High-Conversion Ratio Multi-Phase VRM Realized with Stacking of Generic Series-Capacitor-Buck Converter Cells

• Published in: 2022 IEEE 23rd Workshop on Control and Modeling for Power Electronics (COMPEL) pp. 1 - 6
• Main Authors: Hamo, Eli, Evzelman, Michael, Peretz, Mor Mordechai
• Format: Conference Proceeding
• Language: English
• Published: IEEE 20.06.2022
• Subjects: Capacitors; Data center; Data models; DC-DC power converters; high conversion ratio; point-of-load converter; Prototypes; Regulators; series capacitor buck converter; Topology; Transistors; Voltage measurement; voltage regulator module
• DOI: 10.1109/COMPEL53829.2022.9829981

This paper introduces a new design approach for multiphase nonisolated DC-DC topology.

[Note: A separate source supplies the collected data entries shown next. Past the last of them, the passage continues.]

==> config.mk <==
export PLATFORM = sky130hd
export DESIGN_NAME = uart_word_bridge
export DESIGN_NICKNAME = d
export VERILOG_FILES = /design/src/rtl/uart_word_bridge.sv
export SDC_FILE = /design/constraint.sdc
export NUM_CORES = 1
export LEC_CHECK = 0
export BUFFER_PORTS_ARGS = -buffer_cell sky130_fd_sc_hd__buf_2
export CORE_MARGIN = 3
export CORE_UTILIZATION = 35
export CTS_CLUSTER_SIZE = 30
export DETAILED_ROUTE_END_ITERATION = 6
export PLACE_DENSITY = 0.62
export SLEW_MARGIN = 20
export SYNTH_ARGS = -nofsm -noshare
export SYNTH_HDL_FRONTEND = slang
export SYNTH_SLANG_ARGS = --single-unit
==> constraint.sdc <==
create_clock -name clk -period 14.2 [get_ports clk]
set_clock_uncertainty 0.1 [all_clocks]
set_input_delay 4.26 -clock clk [delete_from_list [all_inputs] [get_ports clk]]
set_output_delay 4.26 -clock clk [all_outputs]
set_load 0.02 [all_outputs]
==> src/rtl/uart_word_bridge.sv <==
// Byte-to-word bridge between a UART byte stream and a 32-bit word interpreter.
// RX bytes are packed little-endian into a small word FIFO; TX words are serialized LSB first.
module uart_word_bridge #(
    parameter int FIFO_DEPTH   = 4,
    parameter int BYTE_TIMEOUT = 360
) (
    input  logic        clk,
    input  logic        reset,
    input  logic        rx_byte_valid,
    input  logic [7:0]  rx_byte,
    output logic        tx_byte_valid,
    output logic [7:0]  tx_byte,
    input  logic        tx_byte_ready,
    output logic        uart_rx_empty,
    output logic        uart_tx_empty,
    input  logic        uart_read,
    input  logic        uart_write,
    output logic        uart_response,
    output logic [31:0] uart_read_data,
    input  logic [31:0] uart_write_data,
    output logic        rx_overflow
);

    localparam int AW = (FIFO_DEPTH > 1) ? $clog2(FIFO_DEPTH) : 1;
    localparam int CW = AW + 1;
    localparam int TW = $clog2(BYTE_TIMEOUT + 1);
    localparam logic [CW-1:0] DEPTH_C      = CW'(FIFO_DEPTH);
    localparam logic [TW-1:0] TIMEOUT_M1_C = TW'(BYTE_TIMEOUT - 1);

    typedef enum logic [1:0] {READ_IDLE, READ_RESP, READ_WAIT_LOW} rd_state_e;
    typedef enum logic {TX_IDLE, TX_SEND} tx_state_e;

    // RX assembly state
    logic [1:0]    rx_idx_q, rx_idx_d;
    logic [23:0]   rx_part_q, rx_part_d;
    logic [TW-1:0] idle_q, idle_d;
    logic          ovf_q, ovf_d;

    // word FIFO
    logic [31:0]   mem_q [FIFO_DEPTH];
    logic [AW-1:0] wptr_q, wptr_d, rptr_q, rptr_d;
    logic [CW-1:0] cnt_q, cnt_d;
    logic          push, pop, full;
    logic [31:0]   push_word;

    // read handshake
    rd_state_e     rd_state_q, rd_state_d;
    logic [31:0]   rdata_q, rdata_d;

    // TX serializer
    tx_state_e     tx_state_q, tx_state_d;
    logic [1:0]    tx_idx_q, tx_idx_d;
    logic [31:0]   tx_word_q, tx_word_d;

    assign full      = (cnt_q == DEPTH_C);
    assign pop       = (rd_state_q == READ_IDLE) && uart_read && (cnt_q != '0);
    assign push_word = {rx_byte, rx_part_q};

    // A pop in the same cycle frees the slot, so a full FIFO can still take the word.
    always_comb begin
        rx_idx_d  = rx_idx_q;
        rx_part_d = rx_part_q;
        idle_d    = idle_q;
        ovf_d     = ovf_q;
        push      = 1'b0;
        if (rx_byte_valid) begin
            idle_d   = '0;
            rx_idx_d = rx_idx_q + 2'd1;
            case (rx_idx_q)
                2'd0: rx_part_d[7:0]   = rx_byte;
                2'd1: rx_part_d[15:8]  = rx_byte;
                2'd2: rx_part_d[23:16] = rx_byte;
                default: begin
                    if (!full || pop) push = 1'b1;
                    else              ovf_d = 1'b1;
                end
            endcase
        end else if (rx_idx_q != 2'd0) begin
            if (idle_q == TIMEOUT_M1_C) begin
                idle_d   = '0;
                rx_idx_d = 2'd0;
            end else begin
                idle_d = idle_q + TW'(1);
            end
        end
    end

    always_comb begin
        wptr_d = wptr_q + AW'(push);
        rptr_d = rptr_q + AW'(pop);
        cnt_d  = cnt_q;
        case ({push, pop})
            2'b10:   cnt_d = cnt_q + CW'(1);
            2'b01:   cnt_d = cnt_q - CW'(1);
            default: cnt_d = cnt_q;
        endcase
    end

    always_comb begin
        rd_state_d = rd_state_q;
        rdata_d    = rdata_q;
        case (rd_state_q)
            READ_IDLE: begin
                if (pop) begin
                    rdata_d    = mem_q[rptr_q];
                    rd_state_d = READ_RESP;
                end
            end
            READ_RESP:     rd_state_d = READ_WAIT_LOW;
            READ_WAIT_LOW: if (!uart_read) rd_state_d = READ_IDLE;
            default:       rd_state_d = READ_IDLE;
        endcase
    end

    always_comb begin
        tx_state_d = tx_state_q;
        tx_idx_d   = tx_idx_q;
        tx_word_d  = tx_word_q;
        case (tx_state_q)
            TX_IDLE: begin
                if (uart_write) begin
                    tx_word_d  = uart_write_data;
                    tx_idx_d   = 2'd0;
                    tx_state_d = TX_SEND;
                end
            end
            TX_SEND: begin
                if (tx_byte_ready) begin
                    tx_idx_d = tx_idx_q + 2'd1;
                    if (tx_idx_q == 2'd3) tx_state_d = TX_IDLE;
                end
            end
            default: tx_state_d = TX_IDLE;
        endcase
    end

    always_ff @(posedge clk) begin
        if (reset) begin
            rx_idx_q   <= 2'd0;
            rx_part_q  <= '0;
            idle_q     <= '0;
            ovf_q      <= 1'b0;
            wptr_q     <= '0;
            rptr_q     <= '0;
            cnt_q      <= '0;
            rd_state_q <= READ_IDLE;
            rdata_q    <= '0;
            tx_state_q <= TX_IDLE;
            tx_idx_q   <= 2'd0;
            tx_word_q  <= '0;
        end else begin
            rx_idx_q   <= rx_idx_d;
            rx_part_q  <= rx_part_d;
            idle_q     <= idle_d;
            ovf_q      <= ovf_d;
            wptr_q     <= wptr_d;
            rptr_q     <= rptr_d;
            cnt_q      <= cnt_d;
            rd_state_q <= rd_state_d;
            rdata_q    <= rdata_d;
            tx_state_q <= tx_state_d;
            tx_idx_q   <= tx_idx_d;
            tx_word_q  <= tx_word_d;
        end
    end

    // Storage needs no reset: occupancy and pointers define what is valid.
    always_ff @(posedge clk) begin
        if (!reset && push) mem_q[wptr_q] <= push_word;
    end

    always_comb begin
        tx_byte = 8'h00;
        if (tx_state_q == TX_SEND) begin
            case (tx_idx_q)
                2'd0:    tx_byte = tx_word_q[7:0];
                2'd1:    tx_byte = tx_word_q[15:8];
                2'd2:    tx_byte = tx_word_q[23:16];
                default: tx_byte = tx_word_q[31:24];
            endcase
        end
    end

    assign tx_byte_valid  = (tx_state_q == TX_SEND);
    assign uart_tx_empty  = (tx_state_q == TX_IDLE);
    assign uart_rx_empty  = (cnt_q == '0);
    assign uart_response  = (rd_state_q == READ_RESP);
    assign uart_read_data = rdata_q;
    assign rx_overflow    = ovf_q;

endmodule

==> qor.csv, run 1 <==
stage,metric,value,unit
status,outcome,finished with violations,
status,failing checks,DRC,
pwr,Switch Pwr,322,uW
run,max cap viols,0,
final_layout,fin util,42.6,%
final_layout,Reg area,0.00609,mm^2
sta,minimum clock period,6.57,ns
floorplanning,Starting Density,36.2,%
clocking,TritonCTS clock tree,done,
setup_path,RR Startpoint,rd_state_q[0],
floorplanning,Cell Rows,58,
clocking,Hold Buf Count CTS,0,
pwr,Lkg Pwr,3.62,nW
sta,hold_ws,0.356,ns
global_route,first-pass GRT wire length,32.8,mm
yosys,Post-Syn Nets,793,
yosys,top_reg_cell synth,edfxtp_1,
global_route,largest net degree at the start of global routing,64,
min_path,Hold Path Depth,2,
pwr,Comb pwr share,4.9,%
sta,Pins Over Slew Limit,0,
pwr,Net Sw Frac,21.6,%
final_layout,Multi-input gate area,0.00290,mm^2
setup_path,Worst path slowest cell,a222oi_1,
sta,final setup TNS,0,ns
pwr,Total Power,1.49,mW
yosys,Post-Syn Area,0.00924,mm^2
routing,detail-routed via count per cell,5.12,
sta,min setup slack post-route,7.63,ns
floorplanning,# IOs,91,
global_route,initial antenna violation count,0,
sta,Max Freq,152,MHz
yosys,Yosys cell types,51,
placed_design,DP HPWL,12.6,mm
setup_path,startpoint type of the worst setup path,flop,
sta,fin crit share,46.3,%
clocking,CTS Buffer Depth,3,
yosys,Synth area leaders,"edfxtp_1 42%, dfxtp_1 24%, mux4_2 7.8%",
pwr,Max IR drop VDD,0.105,mV
final_layout,Nets,869,
yosys,Syn. warnings,0,
setup_path,FF-to-FF path depth,5,
yosys,Post-Syn Area per Cell,12.6,um^2
clocking,Clock Sinks,240,
setup_path,critical path type,reg2out,
yosys,XOR/XNOR Fraction of Synth Area,0.758,%
sta,final number of hold-violating endpoints,0,
clocking,worst-skew pair later-pin latency,0.53,ns
final_layout,fillers,2443,
yosys,Cells after Synth,734,
final_layout,post-route insts no fill,1159,
clocking,CTS H-tree lvls,1,
final_layout,layout cells sized above 1,22.8,%
pwr,Flop pwr share,50.3,%
final_layout,Area Growth Syn to Fin,17.6,%
sta,setup violators final,0,
placed_design,dpl cell area,0.0100,mm^2
sta,relative slew slack,37.1,%
routing,DR pass1 iterations,7,
global_route,global route overflow,0,
floorplanning,Die Y,169,um
pwr,Clk pwr share,44.8,%
yosys,Synth Area in Adders,1.84,%
yosys,sequential cell area fraction in the yosys report,65.8,%
setup_path,R2R Setup Slk,11.18,ns
yosys,Post-Synth Simple-Gate Area,10.8,%
placed_design,GP Congestion,0.749,
setup_path,cell-by-cell trace of the critical path,"inv_1, ha_1, a222oi_1, o21a_1, nor2_1, buf_2",
routing,number of DRC markers in iteration 0,619,
setup_path,CP max FO,8,
routing,drt wl/cell,17.6,um
sta,unrepaired setup endpoints after global routing,false,
pwr,Power Internal,1.17,mW
routing,Routed Antenna Nets,0,
clocking,CTS Buf Count,25,
yosys,Post-synth EDFFs,128,
routing,Vias,5938,
setup_path,crit path to,tx_byte[0],
clocking,Resize count post-CTS,0,
floorplanning,Placeable Area,0.0255,mm^2
global_route,number of global-route vias before repair,5956,
pwr,PwrDens,137,mW/mm^2
setup_path,WP data required,9.84,ns
min_path,worst min path class,reg2reg,
yosys,largest family of logic cells by synthesized area,simple AND/OR/NAND/NOR gates,
routing,WL final,20.4,mm
placed_design,IO buf count,90,
routing,DRC errors left,4,
global_route,total track usage,14.2,%
setup_path,Crit Reg-Reg Endpoint,mem_q[1][4],
yosys,Yosys reg bits,240,
floorplanning,Die Width,169,um
yosys,post-synth top area share,41.6,%
sta,worst-margin pin slew,0.940,ns
setup_path,crit path DAT,2.21,ns
final_layout,post-route cell area,0.0109,mm^2
yosys,Synth area leader,edfxtp_1,
floorplanning,Die Area,0.0284,mm^2
clocking,post-CTS setup repair buffer count,0,
setup_path,max incr delay on CP,0.51,ns
placed_design,placed cells,1113,
clocking,"CTS clk-pin slew, worst paths",0.06,ns
yosys,mux share of post-synthesis cell area,8.01,%
placed_design,pre-CTS setup slack,7.17,ns
setup_path,origin of the worst setup path,tx_idx_q[0],
yosys,"Async S/R FF share, synth",0,%
yosys,post-synthesis compound-gate area fraction,9.60,%
final_layout,antenna fix cells,0,
clocking,clock root buffer,clkbuf_16,
setup_path,critical path capture point type,primary output,
[layout make-up]
class,instances,area share [%]
clock buffers,33,6.49
clock inverters,13,1.47
inverters,12,0.460
multi-input cells,428,26.7
flip-flops and latches,240,56.0
well taps,330,3.80
repair buffers,103,5.06
[flip-flops by register name (all words and copies together), names as in the netlist]
signal / count
cnt_q: 3
idle_q: 9
mem_q: 128
rd_state_q: 2
rptr_q: 2
rx_idx_q: 2
rx_overflow: 1
rx_part_q: 24
tx_byte_valid: 1
tx_idx_q: 2
tx_word_q: 32
uart_read_data: 32
wptr_q: 2
[routing by layer]
layer / track usage [%] / wire (um) / vias up / part of all wire (%)
li1: - / - / 2848 / -
met1: 19.9 / 9270 / 2895 / 46
met2: 22.9 / 9530 / 163 / 47
met3: 2.55 / 1130 / 32 / 5.5
met4: 3.74 / 429 / 0 / 2.1
met5: 0 / 0 / - / 0
[power groups by stage]
stage	clock (mW)	sequential (mW)	combinational, mW
5_1_grt	0.719	0.753	0.0816
3_3_place_gp	0	0.766	0.0724
6_report	0.670	0.751	0.0730
3_5_place_dp	0	0.766	0.0733
2_1_floorplan	0	0.765	0.0472
4_1_cts	0.686	0.751	0.0737
[synthesized netlist by cell type, types with 2 or more instances]
library cell	n
a21oi_1	94
a222oi_1	8
buf_1	8
buf_2	7
buf_4	6
clkbuf_1	32
dfxtp_1	112
edfxtp_1	128
ha_1	12
inv_1	10
mux2i_1	2
mux4_2	32
nand2_1	105
nand2b_1	2
nand3_1	56
nand3b_1	2
nand4b_1	3
nor2_1	25
nor2b_1	4
nor3_1	4
nor4b_2	2
o21a_1	8
o21ai_0	3
o21ai_1	32
or3_1	5
xnor2_1	3
xor2_1	5
[critical path: cells and delay by family, from the launching register on]
| kind | cells | cell delay (ns) |
|---|---|---|
| fa+ha+maj | 1 | 0.33 |
| simple gates | 1 | 0.04 |
| flops | 1 | 0.38 |
| compound gates | 2 | 0.70 |
| buf+inv | 2 | 0.24 |
[worst min path at each step]
stage | startpoint | to
final | tx_word_q[16] | tx_word_q[16]
after global routing | tx_word_q[18] | tx_word_q[18]
after CTS | tx_word_q[18] | tx_word_q[18]
after detailed placement | tx_word_q[18] | tx_word_q[18]
after global placement | tx_word_q[7] | tx_word_q[7]
after floorplan | tx_word_q[16] | tx_word_q[16]
[cell usage in the layout (no fill, tap or decap), types with 2 or more instances in the layout]
| cell | n |
|---|---|
| buf_2 | 89 |
| or3_1 | 5 |
| a222oi_1 | 8 |
| bufinv_16 | 3 |
| a21oi_1 | 94 |
| nand3_1 | 56 |
| xor2_1 | 5 |
| clkinv_1 | 3 |
| clkinvlp_4 | 3 |
| clkbuf_1 | 3 |
| clkbuf_16 | 25 |
| o21a_1 | 8 |
| nor4b_4 | 2 |
| mux2i_1 | 2 |
| edfxtp_1 | 128 |
| nor2_1 | 25 |
| xnor2_1 | 3 |
| nor3_1 | 3 |
| dfxtp_1 | 111 |
| inv_1 | 10 |
| o21ai_0 | 3 |
| nand2_1 | 105 |
| clkbuf_8 | 5 |
| clkinv_2 | 4 |
| ha_1 | 12 |
| mux4_2 | 32 |
| nor2b_1 | 3 |
| nand4b_1 | 3 |
| nand3b_1 | 2 |
| buf_4 | 14 |
| o21ai_1 | 32 |
[kinds of logic (layout without fill, tap and decap cells)]
group | after synthesis | after routing
AO/OA/AOI/OAI | 156 | 156
XOR/XNOR | 8 | 8
adder cells (fa/ha/maj) | 13 | 13
buffers and inverters | 66 | 161
flip-flops | 240 | 240
multiplexers | 34 | 34
AND/OR/NAND/NOR | 217 | 217
Note: power is estimated with default switching activity, not from simulation.
==> inputs of run 2 (changes only) <==
clock period = 6.15 ns   (was 14.2 ns; I/O delays follow)
==> qor.csv, run 2 (same netlist as run 1, synthesis figures left out) <==
stage,metric,value,unit
status,outcome,"finished, final reports clean",
final_layout,Largest Register,mem_q,
setup_path,CP max FO,8,
min_path,Hold Crit Start,tx_word_q[31],
global_route,largest net degree at the start of global routing,60,
setup_path,Worst path depth,6,
clocking,CTS Buf Count,25,
min_path,worst min path class,reg2reg,
clocking,CTS H-tree lvls,1,
sta,setup violators final,0,
clocking,worst-skew pair later-pin latency,0.52,ns
global_route,total track usage,13.9,%
pwr,Power Internal,2.67,mW
floorplanning,Die Width,169,um
routing,WL final,20.3,mm
sta,Pins Over Slew Limit,0,
setup_path,critical path capture point type,primary output,
setup_path,Crit Reg-Reg Endpoint,cnt_q[2],
final_layout,max FFs per register,128,
global_route,met2 usage,22.4,%
clocking,Clock Sinks,240,
floorplanning,Starting Density,36.2,%
final_layout,"leading cell type in the layout, fill and taps excluded",edfxtp_1,
sta,final setup TNS,0,ns
setup_path,worst path bufs/invs,2,
run,max cap viols,0,
setup_path,WP data required,4.20,ns
setup_path,cell family with most CP delay,compound AO/OA/AOI/OAI gates,
routing,number of DRC markers in iteration 0,504,
clocking,clock root buffer,clkbuf_16,
clocking,CTS Buffer Depth,3,
global_route,GR peak layer,met2,
sta,minimum clock period,4.13,ns
clocking,Hold Buf Count CTS,0,
sta,min setup slack post-route,2.02,ns
sta,hold_ws,0.356,ns
global_route,grt met3 use,2.36,%
pwr,Clk pwr share,44.3,%
setup_path,critical path type,reg2out,
setup_path,crit path DAT,2.19,ns
setup_path,cell-by-cell trace of the critical path,"inv_1, ha_1, a222oi_1, o21a_1, nor2_1, buf_2",
routing,Vias,5929,
final_layout,most frequent cells in the layout,"128 x edfxtp_1, 111 x dfxtp_1, 105 x nand2_1, 94 x a21oi_1, 89 x buf_2",
final_layout,post-route cell area,0.0108,mm^2
setup_path,origin of the worst setup path,tx_idx_q[0],
sta,Max Freq,242,MHz
pwr,Net Sw Frac,21.8,%
placed_design,placed cells,1111,
placed_design,DP HPWL,12.4,mm
final_layout,antenna fix cells,0,
setup_path,max incr delay on CP,0.49,ns
floorplanning,Cell Rows,58,
pwr,Comb pwr share,5.0,%
global_route,number of global-route vias before repair,5797,
sta,relative slew slack,50.2,%
sta,fin crit share,67.2,%
sta,final number of hold-violating endpoints,0,
setup_path,FF-to-FF path depth,10,
sta,worst-margin pin slew,0.747,ns
clocking,post-CTS setup repair buffer count,0,
floorplanning,# IOs,91,
pwr,Lkg Pwr,3.59,nW
pwr,Total Power,3.42,mW
clocking,TritonCTS clock tree,done,
floorplanning,Die Area,0.0284,mm^2
final_layout,Reg area,0.00609,mm^2
final_layout,fin util,42.4,%
pwr,Max IR drop VDD,0.234,mV
setup_path,startpoint type of the worst setup path,flop,
pwr,Flop pwr share,50.7,%
placed_design,GP Congestion,0.769,
global_route,met1 track demand over resource,19.9,%
setup_path,Worst path slowest cell,a222oi_1,
routing,DRC errors left,0,
routing,drt wl/cell,17.6,um
setup_path,crit path to,tx_byte[0],
floorplanning,Placeable Area,0.0255,mm^2
pwr,Switch Pwr,745,uW
final_layout,post-route insts no fill,1157,
clocking,Resize count post-CTS,0,
routing,detail-routed via count per cell,5.12,
placed_design,pre-CTS setup slack,1.75,ns
placed_design,dpl cell area,0.0100,mm^2
global_route,global route overflow,0,
pwr,PwrDens,316,mW/mm^2
final_layout,fillers,2396,
final_layout,Nets,867,
setup_path,RR Startpoint,cnt_q[2],
placed_design,IO buf count,90,
clocking,"CTS clk-pin slew, worst paths",0.06,ns
final_layout,Multi-input gate area,0.00291,mm^2
floorplanning,Die Y,169,um
global_route,first-pass GRT wire length,31.9,mm
final_layout,Area Growth Syn to Fin,17.2,%
sta,unrepaired setup endpoints after global routing,false,
global_route,initial antenna violation count,0,
final_layout,layout cells sized above 1,22.1,%
routing,Routed Antenna Nets,0,
setup_path,R2R Setup Slk,3.16,ns
routing,DR pass1 iterations,5,
[run 2: area by class of cell]
class	instances	area share (%)
flip-flops and latches	240	56.2
multi-input cells	428	26.9
clock buffers	34	6.27
repair buffers	101	4.94
well taps	330	3.81
clock inverters	12	1.41
inverters	12	0.462
[run 2: how the worst min path moves through the flow]
| stage | to | slack [ns] | cells after the start |
|---|---|---|---|
| finish | tx_word_q[31] | 0.36 | 2 |
| global route | tx_word_q[0] | 0.37 | 2 |
| CTS | tx_word_q[18] | 0.36 | 2 |
| detailed placement | tx_word_q[30] | 0.35 | 2 |
| global placement | tx_word_q[18] | 0.34 | 2 |
| floorplan | tx_word_q[16] | 0.34 | 2 |
[run 2: power by group through the flow]
| stage | logic, mW | clock network, mW | registers [mW] |
|---|---|---|---|
| 2_1_floorplan | 0.109 | 0 | 1.77 |
| 3_3_place_gp | 0.168 | 0 | 1.77 |
| 3_5_place_dp | 0.170 | 0 | 1.77 |
| 4_1_cts | 0.171 | 1.55 | 1.73 |
| 5_1_grt | 0.188 | 1.62 | 1.74 |
| 6_report | 0.170 | 1.52 | 1.73 |
[run 2: metal layers]
| metal | routed length (um) | up-vias |
|---|---|---|
| met4 | 320 | 0 |
| met3 | 1050 | 27 |
| met5 | 0 | - |
| met2 | 9180 | 156 |
| li1 | - | 2840 |
| met1 | 9770 | 2906 |
[run 2: worst register-to-register path, stage by stage (launching register included)]
cell and delay, ns:
dfxtp_1 0.42, or3_1 0.14, buf_4 0.38, clkinv_4 0.38, nor2_1 0.26, ha_1 0.21
inv_1 0.06, fa_1 0.38, xor2_1 0.16, or3_1 0.30, a21oi_1 0.13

The design approach is based on a new generic hybrid cell that consists of both capacitor and inductor. Using a stand-alone cell, the approach contributes to a high modularity of the resulting converters and enables high conversion ratios at higher efficiencies. The unique interaction between the capacitor and the inductor result in a soft charging operation, which curbs the losses of the converter, and contributes to higher efficiency. The method was used to create a multiphase voltage regulator module VRM. The new converter significantly extends the effective duty ratio and lowers the voltage stress of the transistors, while delivering high current to the output and has inherent current sharing to balance the load between the phases. Experimental results of a modular interleaved three phase prototype demonstrate an excellent proof of design methodology concept and agree well with the simulations and theoretical analyses developed in this study. Typical applications are point-of-load (PoL) and voltage regulator modules (VRM).